**AIM OF THE TASK:** Everything from the first line of the records below through the line containing "addi x0, x0, 0" is to be retyped exactly; leave out the rest.

[[ PROVIDED RECORDS, beginning ]]

<file path="src/logic/rv_core_pkg.sv">
package rv_core_pkg;

  typedef logic [31:0] word_t;
  typedef logic [4:0]  reg_idx_t;

  // ========================================
  // opcodes of the supported subset
  // ========================================
  localparam logic [6:0] OPC_OP     = 7'b0110011;
  localparam logic [6:0] OPC_OP_IMM = 7'b0010011;
  localparam logic [6:0] OPC_LUI    = 7'b0110111;
  localparam logic [6:0] OPC_LOAD   = 7'b0000011;
  localparam logic [6:0] OPC_STORE  = 7'b0100011;
  localparam logic [6:0] OPC_BRANCH = 7'b1100011;
  localparam logic [6:0] OPC_JAL    = 7'b1101111;

  // addi x0, x0, 0
  localparam word_t NOP_INST = 32'h0000_0013;

  typedef enum logic [3:0] {
    ALU_ADD,
    ALU_SUB,
    ALU_AND,
    ALU_OR,
    ALU_XOR,
    ALU_SLT,
    ALU_SLTU,
    ALU_SLL,
    ALU_SRL,
    ALU_SRA,
    ALU_PASS_B
  } alu_op_e;

  typedef enum logic [1:0] {
    FWD_REG,
    FWD_MEM,
    FWD_WB
  } fwd_sel_e;

  // ========================================
  // pipeline records
  // ========================================
  typedef struct packed {
    logic    reg_write;
    logic    mem_read;
    logic    mem_write;
    logic    branch;
    logic    branch_ne;
    logic    jal;
    logic    alu_src_imm;
    alu_op_e alu_op;
  } ctrl_t;

  typedef struct packed {
    word_t pc;
    word_t instr;
  } if_id_t;

  typedef struct packed {
    word_t    pc;
    reg_idx_t rs1;
    reg_idx_t rs2;
    reg_idx_t rd;
    word_t    rs1_data;
    word_t    rs2_data;
    word_t    imm;
    ctrl_t    ctrl;
    logic     valid;
  } id_ex_t;

  // result holds the alu value or the link address
  typedef struct packed {
    word_t    pc;
    reg_idx_t rd;
    word_t    result;
    word_t    store_data;
    ctrl_t    ctrl;
    logic     valid;
  } ex_mem_t;

  typedef struct packed {
    word_t    pc;
    reg_idx_t rd;
    word_t    wdata;
    logic     reg_write;
    logic     valid;
  } mem_wb_t;

  typedef struct packed {
    logic  req;
    logic  we;
    word_t addr;
    word_t wdata;
  } dmem_req_t;

  typedef struct packed {
    logic     valid;
    word_t    pc;
    reg_idx_t rd;
    logic     reg_write;
    word_t    wdata;
  } retire_t;

endpackage
</file>
<file path="src/logic/rv_core_top.sv">
`timescale 1ns/10ps

module rv_core_top
  import rv_core_pkg::*;
#(
  parameter word_t RESET_PC = 32'h0000_0000
) (
  input  logic      clk,
  input  logic      rst_i,
  output word_t     imem_addr_o,
  input  word_t     imem_data_i,
  output dmem_req_t dmem_req_o,
  input  word_t     dmem_rdata_i,
  input  logic      dmem_ack_i,
  output retire_t   retire_o
);

  if_id_t   if_id_q;
  id_ex_t   id_ex_q;
  ex_mem_t  ex_mem_q;
  mem_wb_t  mem_wb_q;
  reg_idx_t id_rs1;
  reg_idx_t id_rs2;
  word_t    rf_rdata1;
  word_t    rf_rdata2;
  word_t    branch_target;
  word_t    mem_fwd;
  logic     redirect;
  logic     mem_busy;
  logic     fetch_en;
  logic     decode_en;
  logic     exec_en;
  logic     mem_en;
  logic     flush_if_id;
  logic     flush_id_ex;
  fwd_sel_e fwd_a;
  fwd_sel_e fwd_b;

  fetch_stage #(
    .RESET_PC(RESET_PC)
  ) fetch0 (
    .clk        (clk),
    .rst_i      (rst_i),
    .en_i       (fetch_en),
    .flush_i    (flush_if_id),
    .redirect_i (redirect),
    .target_i   (branch_target),
    .imem_addr_o(imem_addr_o),
    .imem_data_i(imem_data_i),
    .if_id_o    (if_id_q)
  );

  decode_stage decode0 (
    .clk     (clk),
    .rst_i   (rst_i),
    .en_i    (decode_en),
    .flush_i (flush_id_ex),
    .if_id_i (if_id_q),
    .rs1_o   (id_rs1),
    .rs2_o   (id_rs2),
    .rdata1_i(rf_rdata1),
    .rdata2_i(rf_rdata2),
    .id_ex_o (id_ex_q)
  );

  // written from the writeback record
  reg_file regs0 (
    .clk     (clk),
    .rst_i   (rst_i),
    .raddr1_i(id_rs1),
    .raddr2_i(id_rs2),
    .waddr_i (mem_wb_q.rd),
    .we_i    (mem_wb_q.reg_write),
    .wdata_i (mem_wb_q.wdata),
    .rdata1_o(rf_rdata1),
    .rdata2_o(rf_rdata2)
  );

  execute_stage exec0 (
    .clk       (clk),
    .rst_i     (rst_i),
    .en_i      (exec_en),
    .id_ex_i   (id_ex_q),
    .fwd_a_i   (fwd_a),
    .fwd_b_i   (fwd_b),
    .mem_fwd_i (mem_fwd),
    .wb_fwd_i  (mem_wb_q.wdata),
    .redirect_o(redirect),
    .target_o  (branch_target),
    .ex_mem_o  (ex_mem_q)
  );

  mem_wb_stage mem0 (
    .clk         (clk),
    .rst_i       (rst_i),
    .en_i        (mem_en),
    .ex_mem_i    (ex_mem_q),
    .dmem_req_o  (dmem_req_o),
    .dmem_rdata_i(dmem_rdata_i),
    .dmem_ack_i  (dmem_ack_i),
    .mem_busy_o  (mem_busy),
    .mem_fwd_o   (mem_fwd),
    .mem_wb_o    (mem_wb_q),
    .retire_o    (retire_o)
  );

  hazard_unit hazard0 (
    .id_rs1_i     (id_rs1),
    .id_rs2_i     (id_rs2),
    .id_ex_i      (id_ex_q),
    .ex_mem_i     (ex_mem_q),
    .mem_wb_i     (mem_wb_q),
    .redirect_i   (redirect),
    .mem_busy_i   (mem_busy),
    .fetch_en_o   (fetch_en),
    .decode_en_o  (decode_en),
    .exec_en_o    (exec_en),
    .mem_en_o     (mem_en),
    .flush_if_id_o(flush_if_id),
    .flush_id_ex_o(flush_id_ex),
    .fwd_a_o      (fwd_a),
    .fwd_b_o      (fwd_b)
  );

endmodule

</file>
<file path="src/logic/mem_wb_stage.sv">
`timescale 1ns/10ps

module mem_wb_stage
  import rv_core_pkg::*;
(
  input  logic      clk,
  input  logic      rst_i,
  input  logic      en_i,
  input  ex_mem_t   ex_mem_i,
  output dmem_req_t dmem_req_o,
  input  word_t     dmem_rdata_i,
  input  logic      dmem_ack_i,
  output logic      mem_busy_o,
  output word_t     mem_fwd_o,
  output mem_wb_t   mem_wb_o,
  output retire_t   retire_o
);

  logic  mem_access;
  logic  advance;
  logic  wb_fresh_q;
  word_t wb_value;

  // ========================================
  // data bus
  // ========================================
  assign mem_access = ex_mem_i.valid & (ex_mem_i.ctrl.mem_read | ex_mem_i.ctrl.mem_write);
  assign mem_busy_o = mem_access & ~dmem_ack_i;
  assign dmem_req_o = '{req:   mem_access,
                        we:    ex_mem_i.ctrl.mem_write,
                        addr:  ex_mem_i.result,
                        wdata: ex_mem_i.store_data};

  assign mem_fwd_o = ex_mem_i.result;
  assign wb_value  = ex_mem_i.ctrl.mem_read ? dmem_rdata_i : ex_mem_i.result;
  assign advance   = en_i & ~mem_busy_o;

  always_ff @(posedge clk) begin
    if (rst_i) begin
      mem_wb_o <= '0;
    end else if (advance) begin
      mem_wb_o.pc        <= ex_mem_i.pc;
      mem_wb_o.rd        <= ex_mem_i.rd;
      mem_wb_o.wdata     <= wb_value;
      mem_wb_o.reg_write <= ex_mem_i.ctrl.reg_write & ex_mem_i.valid;
      mem_wb_o.valid     <= ex_mem_i.valid;
    end
  end

  // mem_wb stays put during a stall, report it only once
  always_ff @(posedge clk) begin
    if (rst_i) begin
      wb_fresh_q <= 1'b0;
    end else begin
      wb_fresh_q <= advance;
    end
  end

  assign retire_o = '{valid:     mem_wb_o.valid & wb_fresh_q,
                      pc:        mem_wb_o.pc,
                      rd:        mem_wb_o.rd,
                      reg_write: mem_wb_o.reg_write,
                      wdata:     mem_wb_o.wdata};

endmodule

</file>
<file path="src/logic/hazard_unit.sv">
`timescale 1ns/10ps

module hazard_unit
  import rv_core_pkg::*;
(
  input  reg_idx_t id_rs1_i,
  input  reg_idx_t id_rs2_i,
  input  id_ex_t   id_ex_i,
  input  ex_mem_t  ex_mem_i,
  input  mem_wb_t  mem_wb_i,
  input  logic     redirect_i,
  input  logic     mem_busy_i,
  output logic     fetch_en_o,
  output logic     decode_en_o,
  output logic     exec_en_o,
  output logic     mem_en_o,
  output logic     flush_if_id_o,
  output logic     flush_id_ex_o,
  output fwd_sel_e fwd_a_o,
  output fwd_sel_e fwd_b_o
);

  logic mem_writes;
  logic wb_writes;
  logic load_use;

  // memory stage has the newer value, so it is checked first
  function automatic fwd_sel_e fwd_pick(reg_idx_t rs, logic mem_wr, reg_idx_t mem_rd,
                                        logic wb_wr, reg_idx_t wb_rd);
    if (rs == '0) begin
      return FWD_REG;
    end
    if (mem_wr && (mem_rd == rs)) begin
      return FWD_MEM;
    end
    if (wb_wr && (wb_rd == rs)) begin
      return FWD_WB;
    end
    return FWD_REG;
  endfunction

  assign mem_writes = ex_mem_i.valid & ex_mem_i.ctrl.reg_write;
  assign wb_writes  = mem_wb_i.valid & mem_wb_i.reg_write;

  assign fwd_a_o = fwd_pick(id_ex_i.rs1, mem_writes, ex_mem_i.rd, wb_writes, mem_wb_i.rd);
  assign fwd_b_o = fwd_pick(id_ex_i.rs2, mem_writes, ex_mem_i.rd, wb_writes, mem_wb_i.rd);

  // load in execute feeding the instruction in decode
  assign load_use = id_ex_i.valid & id_ex_i.ctrl.mem_read & (id_ex_i.rd != '0) &
                    ((id_ex_i.rd == id_rs1_i) | (id_ex_i.rd == id_rs2_i));

  // ========================================
  // enables and flushes
  // ========================================
  // a waiting bus access freezes every stage
  assign fetch_en_o    = ~mem_busy_i & ~load_use;
  assign decode_en_o   = ~mem_busy_i;
  assign exec_en_o     = ~mem_busy_i;
  assign mem_en_o      = ~mem_busy_i;
  assign flush_if_id_o = redirect_i;
  assign flush_id_ex_o = redirect_i | load_use;

endmodule

</file>
<file path="src/logic/execute_stage.sv">
`timescale 1ns/10ps

module execute_stage
  import rv_core_pkg::*;
(
  input  logic     clk,
  input  logic     rst_i,
  input  logic     en_i,
  input  id_ex_t   id_ex_i,
  input  fwd_sel_e fwd_a_i,
  input  fwd_sel_e fwd_b_i,
  input  word_t    mem_fwd_i,
  input  word_t    wb_fwd_i,
  output logic     redirect_o,
  output word_t    target_o,
  output ex_mem_t  ex_mem_o
);

  word_t op_a;
  word_t rs2_val;
  word_t op_b;
  word_t alu_result;
  logic  rs_equal;
  logic  branch_taken;

  function automatic word_t fwd_mux(fwd_sel_e sel, word_t reg_val, word_t mem_val,
                                    word_t wb_val);
    case (sel)
      FWD_MEM: return mem_val;
      FWD_WB:  return wb_val;
      default: return reg_val;
    endcase
  endfunction

  // ========================================
  // operands
  // ========================================
  assign op_a    = fwd_mux(fwd_a_i, id_ex_i.rs1_data, mem_fwd_i, wb_fwd_i);
  assign rs2_val = fwd_mux(fwd_b_i, id_ex_i.rs2_data, mem_fwd_i, wb_fwd_i);
  assign op_b    = id_ex_i.ctrl.alu_src_imm ? id_ex_i.imm : rs2_val;

  always_comb begin
    case (id_ex_i.ctrl.alu_op)
      ALU_SUB:    alu_result = op_a - op_b;
      ALU_AND:    alu_result = op_a & op_b;
      ALU_OR:     alu_result = op_a | op_b;
      ALU_XOR:    alu_result = op_a ^ op_b;
      ALU_SLT:    alu_result = {31'b0, $signed(op_a) < $signed(op_b)};
      ALU_SLTU:   alu_result = {31'b0, op_a < op_b};
      ALU_SLL:    alu_result = op_a << op_b[4:0];
      ALU_SRL:    alu_result = op_a >> op_b[4:0];
      ALU_SRA:    alu_result = word_t'($signed(op_a) >>> op_b[4:0]);
      ALU_PASS_B: alu_result = op_b;
      default:    alu_result = op_a + op_b;
    endcase
  end

  // ========================================
  // branch and jump resolution
  // ========================================
  assign rs_equal     = (op_a == rs2_val);
  assign branch_taken = id_ex_i.ctrl.branch & (rs_equal ^ id_ex_i.ctrl.branch_ne);
  assign redirect_o   = id_ex_i.valid & (branch_taken | id_ex_i.ctrl.jal);
  assign target_o     = id_ex_i.pc + id_ex_i.imm;

  always_ff @(posedge clk) begin
    if (rst_i) begin
      ex_mem_o <= '0;
    end else if (en_i) begin
      ex_mem_o.pc         <= id_ex_i.pc;
      ex_mem_o.rd         <= id_ex_i.rd;
      // jal writes the link address
      ex_mem_o.result     <= id_ex_i.ctrl.jal ? id_ex_i.pc + 32'd4 : alu_result;
      ex_mem_o.store_data <= rs2_val;
      ex_mem_o.ctrl       <= id_ex_i.ctrl;
      ex_mem_o.valid      <= id_ex_i.valid;
    end
  end

endmodule

</file>
<file path="src/logic/decode_stage.sv">
`timescale 1ns/10ps

module decode_stage
  import rv_core_pkg::*;
(
  input  logic     clk,
  input  logic     rst_i,
  input  logic     en_i,
  input  logic     flush_i,
  input  if_id_t   if_id_i,
  output reg_idx_t rs1_o,
  output reg_idx_t rs2_o,
  input  word_t    rdata1_i,
  input  word_t    rdata2_i,
  output id_ex_t   id_ex_o
);

  word_t      instr;
  logic [6:0] opcode;
  logic [2:0] funct3;
  logic       funct7_b5;
  ctrl_t      ctrl;
  word_t      imm;
  id_ex_t     id_ex_d;

  assign instr     = if_id_i.instr;
  assign opcode    = instr[6:0];
  assign funct3    = instr[14:12];
  assign funct7_b5 = instr[30];
  assign rs1_o     = instr[19:15];
  assign rs2_o     = instr[24:20];

  // shared by register and immediate forms
  function automatic alu_op_e alu_from_funct(logic [2:0] f3, logic alt);
    case (f3)
      3'b000:  return alt ? ALU_SUB : ALU_ADD;
      3'b001:  return ALU_SLL;
      3'b010:  return ALU_SLT;
      3'b011:  return ALU_SLTU;
      3'b100:  return ALU_XOR;
      3'b101:  return alt ? ALU_SRA : ALU_SRL;
      3'b110:  return ALU_OR;
      default: return ALU_AND;
    endcase
  endfunction

  always_comb begin
    ctrl        = '0;
    ctrl.alu_op = ALU_ADD;
    imm         = '0;
    case (opcode)
      OPC_OP: begin
        ctrl.reg_write = 1'b1;
        ctrl.alu_op    = alu_from_funct(funct3, funct7_b5);
      end
      OPC_OP_IMM: begin
        ctrl.reg_write   = 1'b1;
        ctrl.alu_src_imm = 1'b1;
        // only the shift-right form reads funct7, there is no subi
        ctrl.alu_op      = alu_from_funct(funct3, funct7_b5 & (funct3 == 3'b101));
        imm              = {{20{instr[31]}}, instr[31:20]};
      end
      OPC_LUI: begin
        ctrl.reg_write   = 1'b1;
        ctrl.alu_src_imm = 1'b1;
        ctrl.alu_op      = ALU_PASS_B;
        imm              = {instr[31:12], 12'h000};
      end
      OPC_LOAD: begin
        ctrl.reg_write   = 1'b1;
        ctrl.mem_read    = 1'b1;
        ctrl.alu_src_imm = 1'b1;
        imm              = {{20{instr[31]}}, instr[31:20]};
      end
      OPC_STORE: begin
        ctrl.mem_write   = 1'b1;
        ctrl.alu_src_imm = 1'b1;
        imm              = {{20{instr[31]}}, instr[31:25], instr[11:7]};
      end
      OPC_BRANCH: begin
        ctrl.branch    = 1'b1;
        ctrl.branch_ne = funct3[0];
        imm = {{20{instr[31]}}, instr[7], instr[30:25], instr[11:8], 1'b0};
      end
      OPC_JAL: begin
        ctrl.reg_write = 1'b1;
        ctrl.jal       = 1'b1;
        imm = {{12{instr[31]}}, instr[19:12], instr[20], instr[30:21], 1'b0};
      end
      default: ;
    endcase
  end

  always_comb begin
    id_ex_d.pc       = if_id_i.pc;
    id_ex_d.rs1      = rs1_o;
    id_ex_d.rs2      = rs2_o;
    id_ex_d.rd       = instr[11:7];
    id_ex_d.rs1_data = rdata1_i;
    id_ex_d.rs2_data = rdata2_i;
    id_ex_d.imm      = imm;
    id_ex_d.ctrl     = ctrl;
    // the flush pattern in if_id marks a bubble
    id_ex_d.valid    = (instr != NOP_INST);
  end

  // ========================================
  // decode to execute register
  // ========================================
  always_ff @(posedge clk) begin
    if (rst_i) begin
      id_ex_o <= '0;
    end else if (en_i) begin
      id_ex_o <= flush_i ? id_ex_t'('0) : id_ex_d;
    end
  end

endmodule

</file>
<file path="src/logic/fetch_stage.sv">
`timescale 1ns/10ps

module fetch_stage
  import rv_core_pkg::*;
#(
  parameter word_t RESET_PC = 32'h0000_0000
) (
  input  logic   clk,
  input  logic   rst_i,
  input  logic   en_i,
  input  logic   flush_i,
  input  logic   redirect_i,
  input  word_t  target_i,
  output word_t  imem_addr_o,
  input  word_t  imem_data_i,
  output if_id_t if_id_o
);

  word_t pc_q;
  word_t pc_next;

  // taken branch or jal from execute wins over sequential fetch
  assign pc_next     = redirect_i ? target_i : pc_q + 32'd4;
  assign imem_addr_o = pc_q;

  always_ff @(posedge clk) begin
    if (rst_i) begin
      pc_q <= RESET_PC;
    end else if (en_i) begin
      pc_q <= pc_next;
    end
  end

  // ========================================
  // fetch to decode register
  // ========================================
  always_ff @(posedge clk) begin
    if (rst_i) begin
      if_id_o <= '{pc: RESET_PC, instr: NOP_INST};
    end else if (en_i) begin
      if (flush_i) begin
        if_id_o.instr <= NOP_INST;
      end else begin
        if_id_o.pc    <= pc_q;
        if_id_o.instr <= imem_data_i;
      end
    end
  end

endmodule

</file>
<file path="src/logic/reg_file.sv">
`timescale 1ns/10ps

module reg_file
  import rv_core_pkg::*;
(
  input  logic     clk,
  input  logic     rst_i,
  input  reg_idx_t raddr1_i,
  input  reg_idx_t raddr2_i,
  input  reg_idx_t waddr_i,
  input  logic     we_i,
  input  word_t    wdata_i,
  output word_t    rdata1_o,
  output word_t    rdata2_o
);

  word_t regs [32];

  // x0 stays zero and a same-cycle write shows through
  function automatic word_t read_port(reg_idx_t addr, word_t stored, logic we,
                                      reg_idx_t waddr, word_t wdata);
    if (addr == '0) begin
      return '0;
    end
    if (we && (waddr == addr)) begin
      return wdata;
    end
    return stored;
  endfunction

  assign rdata1_o = read_port(raddr1_i, regs[raddr1_i], we_i, waddr_i, wdata_i);
  assign rdata2_o = read_port(raddr2_i, regs[raddr2_i], we_i, waddr_i, wdata_i);

  always_ff @(posedge clk) begin
    if (rst_i) begin
      for (int i = 0; i < 32; i++) begin
        regs[i] <= '0;
      end
    end else if (we_i && (waddr_i != '0)) begin
      regs[waddr_i] <= wdata_i;
    end
  end

endmodule

</file>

[[ PROVIDED RECORDS, end ]]

**EXPECTED OUTPUT:**
<file path="src/logic/rv_core_pkg.sv">
package rv_core_pkg;

  typedef logic [31:0] word_t;
  typedef logic [4:0]  reg_idx_t;

  // ========================================
  // opcodes of the supported subset
  // ========================================
  localparam logic [6:0] OPC_OP     = 7'b0110011;
  localparam logic [6:0] OPC_OP_IMM = 7'b0010011;
  localparam logic [6:0] OPC_LUI    = 7'b0110111;
  localparam logic [6:0] OPC_LOAD   = 7'b0000011;
  localparam logic [6:0] OPC_STORE  = 7'b0100011;
  localparam logic [6:0] OPC_BRANCH = 7'b1100011;
  localparam logic [6:0] OPC_JAL    = 7'b1101111;

  // addi x0, x0, 0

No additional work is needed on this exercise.